■ Task brief: In the data below, one line contains "## how the worst" and a later one contains "Power figures use". Print both, with every line between them, exactly and alone.

Dataset items

((

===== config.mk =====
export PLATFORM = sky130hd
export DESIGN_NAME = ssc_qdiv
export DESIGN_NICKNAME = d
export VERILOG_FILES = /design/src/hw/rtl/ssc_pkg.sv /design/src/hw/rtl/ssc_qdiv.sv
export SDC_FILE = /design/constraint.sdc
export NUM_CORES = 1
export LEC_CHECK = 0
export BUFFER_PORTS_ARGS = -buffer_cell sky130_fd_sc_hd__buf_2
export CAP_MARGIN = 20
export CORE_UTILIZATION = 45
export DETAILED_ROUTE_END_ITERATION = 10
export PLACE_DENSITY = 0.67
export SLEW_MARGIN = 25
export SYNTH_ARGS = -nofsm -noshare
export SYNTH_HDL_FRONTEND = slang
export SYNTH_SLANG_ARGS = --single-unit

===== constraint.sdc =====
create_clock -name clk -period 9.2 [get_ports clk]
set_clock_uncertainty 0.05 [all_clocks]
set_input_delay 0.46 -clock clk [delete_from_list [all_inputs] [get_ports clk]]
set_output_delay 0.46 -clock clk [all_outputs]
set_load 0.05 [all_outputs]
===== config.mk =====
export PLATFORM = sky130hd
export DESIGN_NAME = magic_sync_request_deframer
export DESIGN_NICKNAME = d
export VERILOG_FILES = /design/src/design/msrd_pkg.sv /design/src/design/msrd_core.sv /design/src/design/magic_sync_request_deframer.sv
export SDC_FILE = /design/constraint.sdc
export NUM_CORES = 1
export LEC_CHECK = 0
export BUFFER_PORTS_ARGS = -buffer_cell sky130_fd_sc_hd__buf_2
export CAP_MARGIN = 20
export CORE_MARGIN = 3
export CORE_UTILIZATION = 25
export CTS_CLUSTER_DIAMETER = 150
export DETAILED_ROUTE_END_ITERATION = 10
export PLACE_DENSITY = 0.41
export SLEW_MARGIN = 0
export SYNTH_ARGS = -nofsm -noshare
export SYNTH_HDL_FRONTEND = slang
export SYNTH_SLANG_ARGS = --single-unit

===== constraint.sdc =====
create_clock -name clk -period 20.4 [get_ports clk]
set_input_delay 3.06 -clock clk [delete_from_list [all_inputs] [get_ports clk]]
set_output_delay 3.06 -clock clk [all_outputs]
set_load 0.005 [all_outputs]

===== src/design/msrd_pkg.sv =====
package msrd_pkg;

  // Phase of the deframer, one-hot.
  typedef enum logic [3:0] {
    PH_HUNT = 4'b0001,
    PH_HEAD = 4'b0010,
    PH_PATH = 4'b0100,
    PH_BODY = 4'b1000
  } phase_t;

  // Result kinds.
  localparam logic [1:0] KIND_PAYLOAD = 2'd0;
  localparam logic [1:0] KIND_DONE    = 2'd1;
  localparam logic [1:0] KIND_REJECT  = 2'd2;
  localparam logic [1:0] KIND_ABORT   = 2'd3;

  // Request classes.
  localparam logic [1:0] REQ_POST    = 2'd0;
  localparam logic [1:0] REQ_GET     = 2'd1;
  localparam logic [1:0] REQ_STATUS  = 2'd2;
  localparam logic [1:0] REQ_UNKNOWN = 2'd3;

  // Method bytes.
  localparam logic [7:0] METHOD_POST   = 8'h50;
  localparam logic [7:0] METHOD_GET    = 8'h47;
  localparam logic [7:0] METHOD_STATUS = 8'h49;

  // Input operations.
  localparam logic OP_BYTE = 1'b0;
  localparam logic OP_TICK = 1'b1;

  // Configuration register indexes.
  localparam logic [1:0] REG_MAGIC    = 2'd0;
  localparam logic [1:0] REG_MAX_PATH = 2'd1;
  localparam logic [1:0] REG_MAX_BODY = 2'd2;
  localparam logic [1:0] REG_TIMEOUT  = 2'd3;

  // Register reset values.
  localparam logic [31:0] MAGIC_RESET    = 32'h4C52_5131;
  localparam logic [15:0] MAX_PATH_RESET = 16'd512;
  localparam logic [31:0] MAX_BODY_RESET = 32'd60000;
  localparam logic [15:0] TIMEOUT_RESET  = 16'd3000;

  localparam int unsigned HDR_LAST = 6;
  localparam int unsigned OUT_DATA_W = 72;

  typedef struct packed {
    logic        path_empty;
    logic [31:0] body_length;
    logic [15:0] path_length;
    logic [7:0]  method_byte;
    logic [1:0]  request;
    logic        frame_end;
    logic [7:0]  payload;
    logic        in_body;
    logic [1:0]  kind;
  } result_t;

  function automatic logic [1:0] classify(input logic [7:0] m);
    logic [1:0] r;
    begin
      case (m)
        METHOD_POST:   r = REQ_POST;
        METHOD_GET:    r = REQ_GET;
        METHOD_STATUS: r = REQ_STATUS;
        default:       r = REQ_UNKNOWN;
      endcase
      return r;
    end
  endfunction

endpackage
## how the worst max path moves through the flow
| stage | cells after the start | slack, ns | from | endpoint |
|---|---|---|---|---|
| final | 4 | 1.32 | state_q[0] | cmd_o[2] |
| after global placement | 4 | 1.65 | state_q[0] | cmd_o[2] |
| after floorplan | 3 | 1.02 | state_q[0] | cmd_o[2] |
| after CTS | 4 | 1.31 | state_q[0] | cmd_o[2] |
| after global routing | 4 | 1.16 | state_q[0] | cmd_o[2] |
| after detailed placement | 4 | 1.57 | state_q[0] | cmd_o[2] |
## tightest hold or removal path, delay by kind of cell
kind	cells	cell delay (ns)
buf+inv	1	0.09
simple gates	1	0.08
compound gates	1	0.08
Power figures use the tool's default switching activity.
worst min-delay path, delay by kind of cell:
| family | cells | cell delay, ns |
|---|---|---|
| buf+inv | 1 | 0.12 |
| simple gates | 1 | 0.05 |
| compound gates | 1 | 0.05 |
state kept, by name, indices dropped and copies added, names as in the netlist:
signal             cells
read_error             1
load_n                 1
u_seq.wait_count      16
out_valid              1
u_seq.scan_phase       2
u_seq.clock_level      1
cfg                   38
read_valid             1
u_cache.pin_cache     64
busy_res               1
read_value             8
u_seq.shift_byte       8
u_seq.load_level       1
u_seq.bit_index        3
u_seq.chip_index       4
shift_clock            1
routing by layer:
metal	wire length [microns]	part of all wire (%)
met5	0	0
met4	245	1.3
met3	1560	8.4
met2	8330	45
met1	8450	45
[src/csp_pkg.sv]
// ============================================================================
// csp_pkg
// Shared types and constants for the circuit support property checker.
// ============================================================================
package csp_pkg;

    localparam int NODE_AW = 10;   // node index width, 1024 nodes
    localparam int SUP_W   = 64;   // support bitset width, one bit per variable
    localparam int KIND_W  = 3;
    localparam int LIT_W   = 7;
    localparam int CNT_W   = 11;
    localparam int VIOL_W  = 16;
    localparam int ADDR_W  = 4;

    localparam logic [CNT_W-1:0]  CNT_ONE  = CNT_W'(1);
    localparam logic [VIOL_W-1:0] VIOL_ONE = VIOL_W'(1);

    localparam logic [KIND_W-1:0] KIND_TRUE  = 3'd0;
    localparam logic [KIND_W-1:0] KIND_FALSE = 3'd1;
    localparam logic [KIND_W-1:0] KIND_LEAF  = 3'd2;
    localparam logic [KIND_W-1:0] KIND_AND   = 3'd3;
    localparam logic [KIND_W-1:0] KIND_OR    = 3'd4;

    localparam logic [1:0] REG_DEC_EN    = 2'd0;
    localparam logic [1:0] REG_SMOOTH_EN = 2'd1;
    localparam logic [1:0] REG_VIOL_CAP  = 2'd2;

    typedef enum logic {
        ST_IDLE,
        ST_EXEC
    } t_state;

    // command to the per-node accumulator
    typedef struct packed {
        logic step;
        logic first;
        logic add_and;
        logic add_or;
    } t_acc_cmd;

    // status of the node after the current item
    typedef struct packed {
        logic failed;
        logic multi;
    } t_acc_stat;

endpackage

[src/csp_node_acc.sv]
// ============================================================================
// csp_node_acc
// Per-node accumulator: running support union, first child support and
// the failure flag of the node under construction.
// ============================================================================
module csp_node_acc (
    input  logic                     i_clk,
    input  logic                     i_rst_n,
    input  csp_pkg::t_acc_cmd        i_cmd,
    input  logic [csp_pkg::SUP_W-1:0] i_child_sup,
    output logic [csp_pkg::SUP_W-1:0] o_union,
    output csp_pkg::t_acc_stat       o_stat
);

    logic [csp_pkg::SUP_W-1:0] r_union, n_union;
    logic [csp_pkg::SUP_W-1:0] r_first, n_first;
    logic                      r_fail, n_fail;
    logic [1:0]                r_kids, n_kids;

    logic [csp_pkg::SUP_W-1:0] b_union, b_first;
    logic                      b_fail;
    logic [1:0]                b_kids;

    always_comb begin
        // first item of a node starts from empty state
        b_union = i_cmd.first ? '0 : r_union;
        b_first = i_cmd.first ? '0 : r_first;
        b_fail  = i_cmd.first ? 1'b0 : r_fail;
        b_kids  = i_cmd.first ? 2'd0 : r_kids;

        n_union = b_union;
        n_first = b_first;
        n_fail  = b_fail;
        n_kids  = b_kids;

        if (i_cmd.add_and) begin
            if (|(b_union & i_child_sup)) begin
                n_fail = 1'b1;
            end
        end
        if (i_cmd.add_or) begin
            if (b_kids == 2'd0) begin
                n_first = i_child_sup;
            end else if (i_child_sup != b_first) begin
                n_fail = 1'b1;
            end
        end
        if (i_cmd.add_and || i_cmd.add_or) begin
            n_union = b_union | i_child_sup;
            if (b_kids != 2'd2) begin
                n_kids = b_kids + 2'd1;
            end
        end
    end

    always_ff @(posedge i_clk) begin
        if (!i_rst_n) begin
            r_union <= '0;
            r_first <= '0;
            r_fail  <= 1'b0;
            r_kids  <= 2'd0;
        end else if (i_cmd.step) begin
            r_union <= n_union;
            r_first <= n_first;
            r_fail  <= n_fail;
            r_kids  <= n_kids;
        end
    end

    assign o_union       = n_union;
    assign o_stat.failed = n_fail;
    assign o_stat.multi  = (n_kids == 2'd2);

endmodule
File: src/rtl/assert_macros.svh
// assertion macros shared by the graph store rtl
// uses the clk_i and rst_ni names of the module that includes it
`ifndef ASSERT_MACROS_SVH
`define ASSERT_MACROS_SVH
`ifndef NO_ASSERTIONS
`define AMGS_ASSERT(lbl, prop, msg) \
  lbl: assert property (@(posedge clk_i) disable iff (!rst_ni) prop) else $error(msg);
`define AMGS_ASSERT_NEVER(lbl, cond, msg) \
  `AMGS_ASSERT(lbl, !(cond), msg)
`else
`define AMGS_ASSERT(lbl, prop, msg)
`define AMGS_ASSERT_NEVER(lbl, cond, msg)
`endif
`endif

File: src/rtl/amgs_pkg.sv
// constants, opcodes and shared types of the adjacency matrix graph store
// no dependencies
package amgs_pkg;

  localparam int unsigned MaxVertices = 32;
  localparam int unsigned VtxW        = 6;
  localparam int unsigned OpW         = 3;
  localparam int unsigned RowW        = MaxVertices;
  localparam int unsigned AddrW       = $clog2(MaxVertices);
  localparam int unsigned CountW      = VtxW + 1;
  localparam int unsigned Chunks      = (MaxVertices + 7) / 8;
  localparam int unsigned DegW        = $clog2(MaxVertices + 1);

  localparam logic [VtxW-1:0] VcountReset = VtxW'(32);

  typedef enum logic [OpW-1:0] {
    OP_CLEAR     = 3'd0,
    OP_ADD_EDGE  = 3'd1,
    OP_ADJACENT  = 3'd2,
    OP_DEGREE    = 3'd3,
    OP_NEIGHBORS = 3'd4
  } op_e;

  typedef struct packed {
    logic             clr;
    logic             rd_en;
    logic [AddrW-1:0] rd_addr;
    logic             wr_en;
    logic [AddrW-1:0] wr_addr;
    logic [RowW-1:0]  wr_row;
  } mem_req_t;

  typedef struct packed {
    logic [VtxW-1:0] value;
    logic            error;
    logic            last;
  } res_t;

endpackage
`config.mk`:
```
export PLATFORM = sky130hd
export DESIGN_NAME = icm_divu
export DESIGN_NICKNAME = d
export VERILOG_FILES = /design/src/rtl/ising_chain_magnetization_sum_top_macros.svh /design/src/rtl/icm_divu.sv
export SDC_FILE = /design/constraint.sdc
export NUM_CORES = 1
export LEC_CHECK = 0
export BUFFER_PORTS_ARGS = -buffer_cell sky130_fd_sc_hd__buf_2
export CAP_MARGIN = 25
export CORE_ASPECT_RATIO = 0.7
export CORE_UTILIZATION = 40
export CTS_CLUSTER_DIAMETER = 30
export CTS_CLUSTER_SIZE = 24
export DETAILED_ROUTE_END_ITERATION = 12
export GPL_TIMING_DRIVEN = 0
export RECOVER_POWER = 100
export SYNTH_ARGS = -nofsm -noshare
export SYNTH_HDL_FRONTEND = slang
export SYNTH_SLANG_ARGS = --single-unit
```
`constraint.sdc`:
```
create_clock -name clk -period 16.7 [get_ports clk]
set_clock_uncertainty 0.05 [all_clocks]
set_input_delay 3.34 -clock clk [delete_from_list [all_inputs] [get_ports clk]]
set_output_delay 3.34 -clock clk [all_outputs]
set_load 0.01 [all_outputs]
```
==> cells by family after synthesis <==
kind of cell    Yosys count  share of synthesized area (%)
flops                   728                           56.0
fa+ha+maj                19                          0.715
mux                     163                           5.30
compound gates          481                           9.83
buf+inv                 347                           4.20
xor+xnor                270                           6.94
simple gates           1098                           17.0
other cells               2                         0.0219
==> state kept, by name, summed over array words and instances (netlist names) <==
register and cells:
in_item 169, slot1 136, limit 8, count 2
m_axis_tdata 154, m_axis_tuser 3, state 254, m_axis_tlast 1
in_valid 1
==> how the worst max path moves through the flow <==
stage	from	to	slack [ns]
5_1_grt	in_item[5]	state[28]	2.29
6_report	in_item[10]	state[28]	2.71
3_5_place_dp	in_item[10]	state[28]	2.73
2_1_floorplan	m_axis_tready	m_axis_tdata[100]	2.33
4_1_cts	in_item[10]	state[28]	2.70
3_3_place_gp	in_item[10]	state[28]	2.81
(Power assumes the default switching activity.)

))

■ Exercise output:
## how the worst max path moves through the flow
| stage | cells after the start | slack, ns | from | endpoint |
|---|---|---|---|---|
| final | 4 | 1.32 | state_q[0] | cmd_o[2] |
| after global placement | 4 | 1.65 | state_q[0] | cmd_o[2] |
| after floorplan | 3 | 1.02 | state_q[0] | cmd_o[2] |
| after CTS | 4 | 1.31 | state_q[0] | cmd_o[2] |
| after global routing | 4 | 1.16 | state_q[0] | cmd_o[2] |
| after detailed placement | 4 | 1.57 | state_q[0] | cmd_o[2] |
## tightest hold or removal path, delay by kind of cell
kind	cells	cell delay (ns)
buf+inv	1	0.09
simple gates	1	0.08
compound gates	1	0.08
Power figures use the tool's default switching activity.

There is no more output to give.